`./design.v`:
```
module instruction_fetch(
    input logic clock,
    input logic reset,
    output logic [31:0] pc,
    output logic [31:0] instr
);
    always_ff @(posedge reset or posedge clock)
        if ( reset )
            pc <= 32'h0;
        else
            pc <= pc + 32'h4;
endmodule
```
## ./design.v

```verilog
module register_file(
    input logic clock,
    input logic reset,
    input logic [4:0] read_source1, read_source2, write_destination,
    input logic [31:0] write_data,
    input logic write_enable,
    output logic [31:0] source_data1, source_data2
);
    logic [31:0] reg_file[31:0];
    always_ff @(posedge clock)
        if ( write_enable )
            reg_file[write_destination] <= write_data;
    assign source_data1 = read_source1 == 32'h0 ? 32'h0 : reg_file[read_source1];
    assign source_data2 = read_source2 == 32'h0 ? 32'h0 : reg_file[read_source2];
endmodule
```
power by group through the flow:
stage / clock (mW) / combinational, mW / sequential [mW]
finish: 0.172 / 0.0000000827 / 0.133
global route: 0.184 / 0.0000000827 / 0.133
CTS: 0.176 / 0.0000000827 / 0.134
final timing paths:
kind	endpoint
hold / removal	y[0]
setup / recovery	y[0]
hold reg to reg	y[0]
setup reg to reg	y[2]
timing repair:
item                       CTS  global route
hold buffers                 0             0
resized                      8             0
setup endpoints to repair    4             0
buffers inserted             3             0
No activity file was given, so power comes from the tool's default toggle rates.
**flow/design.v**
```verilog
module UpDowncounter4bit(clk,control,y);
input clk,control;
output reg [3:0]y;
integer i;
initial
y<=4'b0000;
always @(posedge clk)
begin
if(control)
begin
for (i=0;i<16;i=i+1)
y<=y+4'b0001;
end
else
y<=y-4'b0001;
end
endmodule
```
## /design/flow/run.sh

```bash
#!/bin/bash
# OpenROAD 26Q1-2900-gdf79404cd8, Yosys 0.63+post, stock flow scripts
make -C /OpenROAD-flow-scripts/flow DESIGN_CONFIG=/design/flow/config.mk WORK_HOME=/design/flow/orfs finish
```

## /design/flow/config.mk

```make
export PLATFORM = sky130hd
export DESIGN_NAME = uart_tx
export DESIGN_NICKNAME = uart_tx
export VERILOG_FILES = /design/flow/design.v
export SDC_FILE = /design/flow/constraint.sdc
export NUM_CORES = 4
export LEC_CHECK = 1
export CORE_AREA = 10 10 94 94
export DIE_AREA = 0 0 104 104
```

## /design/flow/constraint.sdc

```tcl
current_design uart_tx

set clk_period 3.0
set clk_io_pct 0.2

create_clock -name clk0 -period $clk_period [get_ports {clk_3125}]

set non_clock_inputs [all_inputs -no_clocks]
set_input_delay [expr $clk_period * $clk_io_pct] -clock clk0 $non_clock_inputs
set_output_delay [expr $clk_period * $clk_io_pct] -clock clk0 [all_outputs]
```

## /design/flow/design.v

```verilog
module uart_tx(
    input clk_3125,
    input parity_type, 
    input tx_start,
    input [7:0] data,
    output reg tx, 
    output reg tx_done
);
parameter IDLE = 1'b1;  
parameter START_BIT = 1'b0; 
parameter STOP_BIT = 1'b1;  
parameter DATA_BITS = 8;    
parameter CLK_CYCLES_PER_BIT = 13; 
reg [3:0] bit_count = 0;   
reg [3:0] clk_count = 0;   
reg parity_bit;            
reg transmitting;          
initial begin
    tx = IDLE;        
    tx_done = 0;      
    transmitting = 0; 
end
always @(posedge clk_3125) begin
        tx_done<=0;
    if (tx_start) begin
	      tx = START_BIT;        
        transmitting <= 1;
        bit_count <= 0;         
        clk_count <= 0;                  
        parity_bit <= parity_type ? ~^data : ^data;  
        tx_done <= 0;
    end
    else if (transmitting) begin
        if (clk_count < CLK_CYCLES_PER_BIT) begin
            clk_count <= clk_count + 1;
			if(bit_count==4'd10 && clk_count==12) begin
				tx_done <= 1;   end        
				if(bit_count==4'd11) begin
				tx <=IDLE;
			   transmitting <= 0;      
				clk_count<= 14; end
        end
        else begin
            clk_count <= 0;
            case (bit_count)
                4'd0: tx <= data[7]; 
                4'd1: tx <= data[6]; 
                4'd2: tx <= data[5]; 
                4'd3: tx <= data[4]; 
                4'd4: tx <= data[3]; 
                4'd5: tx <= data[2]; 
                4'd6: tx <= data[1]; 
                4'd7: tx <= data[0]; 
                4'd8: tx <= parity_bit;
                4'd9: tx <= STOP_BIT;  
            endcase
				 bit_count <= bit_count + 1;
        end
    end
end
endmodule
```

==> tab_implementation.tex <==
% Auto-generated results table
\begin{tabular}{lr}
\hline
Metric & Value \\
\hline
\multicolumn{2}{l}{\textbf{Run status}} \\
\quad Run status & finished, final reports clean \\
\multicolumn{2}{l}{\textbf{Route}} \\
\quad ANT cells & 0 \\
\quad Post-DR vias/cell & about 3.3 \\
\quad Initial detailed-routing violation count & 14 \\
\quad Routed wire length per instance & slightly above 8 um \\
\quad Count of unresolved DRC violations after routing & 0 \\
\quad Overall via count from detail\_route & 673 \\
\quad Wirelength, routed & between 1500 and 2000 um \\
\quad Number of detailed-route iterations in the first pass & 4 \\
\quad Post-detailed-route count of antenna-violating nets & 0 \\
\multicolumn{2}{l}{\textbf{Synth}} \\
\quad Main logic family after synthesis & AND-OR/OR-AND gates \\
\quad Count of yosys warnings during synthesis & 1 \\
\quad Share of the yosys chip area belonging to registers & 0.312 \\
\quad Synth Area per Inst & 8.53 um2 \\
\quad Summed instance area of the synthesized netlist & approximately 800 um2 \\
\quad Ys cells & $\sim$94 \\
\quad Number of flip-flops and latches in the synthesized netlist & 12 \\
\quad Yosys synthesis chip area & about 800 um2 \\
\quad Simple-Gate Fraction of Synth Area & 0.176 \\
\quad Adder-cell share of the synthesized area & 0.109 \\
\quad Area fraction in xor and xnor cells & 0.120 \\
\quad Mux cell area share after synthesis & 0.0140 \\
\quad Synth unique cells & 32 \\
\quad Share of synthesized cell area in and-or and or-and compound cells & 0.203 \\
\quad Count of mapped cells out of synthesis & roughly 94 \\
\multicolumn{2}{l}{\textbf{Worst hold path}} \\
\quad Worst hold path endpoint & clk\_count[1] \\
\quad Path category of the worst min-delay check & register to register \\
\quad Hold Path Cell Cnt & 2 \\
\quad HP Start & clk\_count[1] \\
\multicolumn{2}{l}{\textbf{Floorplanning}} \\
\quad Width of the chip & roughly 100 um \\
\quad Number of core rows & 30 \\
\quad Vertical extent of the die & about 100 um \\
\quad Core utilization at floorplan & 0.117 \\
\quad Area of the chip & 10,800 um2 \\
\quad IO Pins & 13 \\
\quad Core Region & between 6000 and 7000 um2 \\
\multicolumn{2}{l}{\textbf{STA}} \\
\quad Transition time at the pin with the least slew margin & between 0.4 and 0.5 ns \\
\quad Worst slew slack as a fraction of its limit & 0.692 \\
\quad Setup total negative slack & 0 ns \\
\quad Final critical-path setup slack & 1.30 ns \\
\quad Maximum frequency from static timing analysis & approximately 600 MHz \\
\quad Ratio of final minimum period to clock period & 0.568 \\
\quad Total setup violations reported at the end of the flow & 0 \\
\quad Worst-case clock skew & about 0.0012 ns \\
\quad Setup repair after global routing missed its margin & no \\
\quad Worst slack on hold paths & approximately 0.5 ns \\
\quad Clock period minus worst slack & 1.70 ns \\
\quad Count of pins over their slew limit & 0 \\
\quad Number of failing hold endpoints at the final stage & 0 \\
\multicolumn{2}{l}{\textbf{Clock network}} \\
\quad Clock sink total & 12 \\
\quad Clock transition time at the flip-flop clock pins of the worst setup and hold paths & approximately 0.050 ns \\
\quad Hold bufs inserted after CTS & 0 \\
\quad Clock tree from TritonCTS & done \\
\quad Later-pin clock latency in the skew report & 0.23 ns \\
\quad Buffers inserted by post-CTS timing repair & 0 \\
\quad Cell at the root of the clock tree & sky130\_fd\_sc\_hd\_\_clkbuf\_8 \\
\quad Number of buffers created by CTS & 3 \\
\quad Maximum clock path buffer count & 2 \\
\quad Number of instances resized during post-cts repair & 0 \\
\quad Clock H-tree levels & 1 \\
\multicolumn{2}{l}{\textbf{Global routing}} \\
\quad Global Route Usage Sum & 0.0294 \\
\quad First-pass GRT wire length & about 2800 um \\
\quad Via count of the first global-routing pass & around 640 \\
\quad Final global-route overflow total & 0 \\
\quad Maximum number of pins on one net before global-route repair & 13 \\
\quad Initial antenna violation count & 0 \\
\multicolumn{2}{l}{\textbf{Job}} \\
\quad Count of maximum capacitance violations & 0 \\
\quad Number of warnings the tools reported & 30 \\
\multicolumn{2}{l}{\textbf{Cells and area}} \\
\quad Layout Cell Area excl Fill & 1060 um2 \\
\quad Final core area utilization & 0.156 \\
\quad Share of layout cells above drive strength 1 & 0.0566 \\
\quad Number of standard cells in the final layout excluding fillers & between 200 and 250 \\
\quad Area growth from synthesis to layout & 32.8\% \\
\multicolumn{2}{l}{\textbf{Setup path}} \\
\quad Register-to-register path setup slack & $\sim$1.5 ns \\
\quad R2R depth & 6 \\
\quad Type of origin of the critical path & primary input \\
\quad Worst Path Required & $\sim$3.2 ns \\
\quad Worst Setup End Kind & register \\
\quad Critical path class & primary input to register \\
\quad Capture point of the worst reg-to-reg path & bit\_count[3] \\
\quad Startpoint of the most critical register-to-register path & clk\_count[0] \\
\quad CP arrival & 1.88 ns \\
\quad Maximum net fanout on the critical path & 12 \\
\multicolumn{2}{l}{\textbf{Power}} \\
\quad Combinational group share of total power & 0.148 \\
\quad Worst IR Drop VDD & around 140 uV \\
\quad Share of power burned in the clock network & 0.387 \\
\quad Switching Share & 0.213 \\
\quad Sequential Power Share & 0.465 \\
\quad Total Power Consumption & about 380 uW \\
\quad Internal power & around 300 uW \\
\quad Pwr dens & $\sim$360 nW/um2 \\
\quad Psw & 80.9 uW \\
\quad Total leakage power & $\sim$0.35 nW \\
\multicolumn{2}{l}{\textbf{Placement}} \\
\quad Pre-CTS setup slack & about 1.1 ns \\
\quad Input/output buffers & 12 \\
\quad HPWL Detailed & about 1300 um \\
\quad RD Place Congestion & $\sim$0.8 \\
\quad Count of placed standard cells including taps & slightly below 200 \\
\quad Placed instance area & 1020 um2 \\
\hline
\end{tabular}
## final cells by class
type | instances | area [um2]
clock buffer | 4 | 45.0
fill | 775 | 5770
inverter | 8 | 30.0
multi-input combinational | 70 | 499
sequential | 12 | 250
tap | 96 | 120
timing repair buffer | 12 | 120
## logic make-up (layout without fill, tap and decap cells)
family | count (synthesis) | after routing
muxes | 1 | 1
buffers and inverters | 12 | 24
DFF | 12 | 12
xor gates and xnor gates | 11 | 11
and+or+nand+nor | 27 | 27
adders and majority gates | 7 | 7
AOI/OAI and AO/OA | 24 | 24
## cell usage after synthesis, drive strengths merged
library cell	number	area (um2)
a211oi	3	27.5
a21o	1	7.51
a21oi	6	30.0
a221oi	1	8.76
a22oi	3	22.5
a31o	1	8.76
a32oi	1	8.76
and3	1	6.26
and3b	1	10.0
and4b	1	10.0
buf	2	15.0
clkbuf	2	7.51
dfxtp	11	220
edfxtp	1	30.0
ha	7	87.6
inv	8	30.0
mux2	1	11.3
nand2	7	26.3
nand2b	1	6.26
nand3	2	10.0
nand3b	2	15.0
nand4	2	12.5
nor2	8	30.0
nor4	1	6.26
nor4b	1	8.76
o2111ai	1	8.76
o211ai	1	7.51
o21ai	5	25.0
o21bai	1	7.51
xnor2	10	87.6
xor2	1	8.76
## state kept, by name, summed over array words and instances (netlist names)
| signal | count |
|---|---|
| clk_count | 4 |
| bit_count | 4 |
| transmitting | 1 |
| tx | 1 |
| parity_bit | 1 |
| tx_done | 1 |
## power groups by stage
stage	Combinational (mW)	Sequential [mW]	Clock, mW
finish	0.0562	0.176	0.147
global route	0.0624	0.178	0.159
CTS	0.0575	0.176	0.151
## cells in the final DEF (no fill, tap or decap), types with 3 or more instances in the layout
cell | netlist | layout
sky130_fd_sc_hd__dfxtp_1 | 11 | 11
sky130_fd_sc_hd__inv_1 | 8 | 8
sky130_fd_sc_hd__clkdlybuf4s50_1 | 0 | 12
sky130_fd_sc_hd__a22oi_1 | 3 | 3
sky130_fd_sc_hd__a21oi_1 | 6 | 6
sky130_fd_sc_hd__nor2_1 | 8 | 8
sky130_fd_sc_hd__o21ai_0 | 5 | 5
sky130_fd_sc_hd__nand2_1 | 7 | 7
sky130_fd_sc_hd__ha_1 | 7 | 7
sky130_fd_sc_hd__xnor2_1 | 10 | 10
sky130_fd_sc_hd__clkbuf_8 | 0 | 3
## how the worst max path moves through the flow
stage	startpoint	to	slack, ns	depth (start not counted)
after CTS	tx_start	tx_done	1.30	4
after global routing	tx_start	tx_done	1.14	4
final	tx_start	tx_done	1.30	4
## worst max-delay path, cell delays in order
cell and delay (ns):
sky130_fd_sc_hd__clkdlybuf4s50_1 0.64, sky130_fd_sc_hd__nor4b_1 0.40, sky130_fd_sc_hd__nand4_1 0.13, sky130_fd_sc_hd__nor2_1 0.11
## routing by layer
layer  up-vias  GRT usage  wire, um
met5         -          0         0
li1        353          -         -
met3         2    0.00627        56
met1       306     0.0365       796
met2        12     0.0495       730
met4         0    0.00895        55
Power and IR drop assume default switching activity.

════════════════════

▸ **Problem to work on**:
What you return should be exactly the lines above, starting at the one with "Start & clk\_count[1] \\" and ending at the one with "Pins & 13 \\", and nothing else.

▸ **Solution**:
\quad HP Start & clk\_count[1] \\
\multicolumn{2}{l}{\textbf{Floorplanning}} \\
\quad Width of the chip & roughly 100 um \\
\quad Number of core rows & 30 \\
\quad Vertical extent of the die & about 100 um \\
\quad Core utilization at floorplan & 0.117 \\
\quad Area of the chip & 10,800 um2 \\
\quad IO Pins & 13 \\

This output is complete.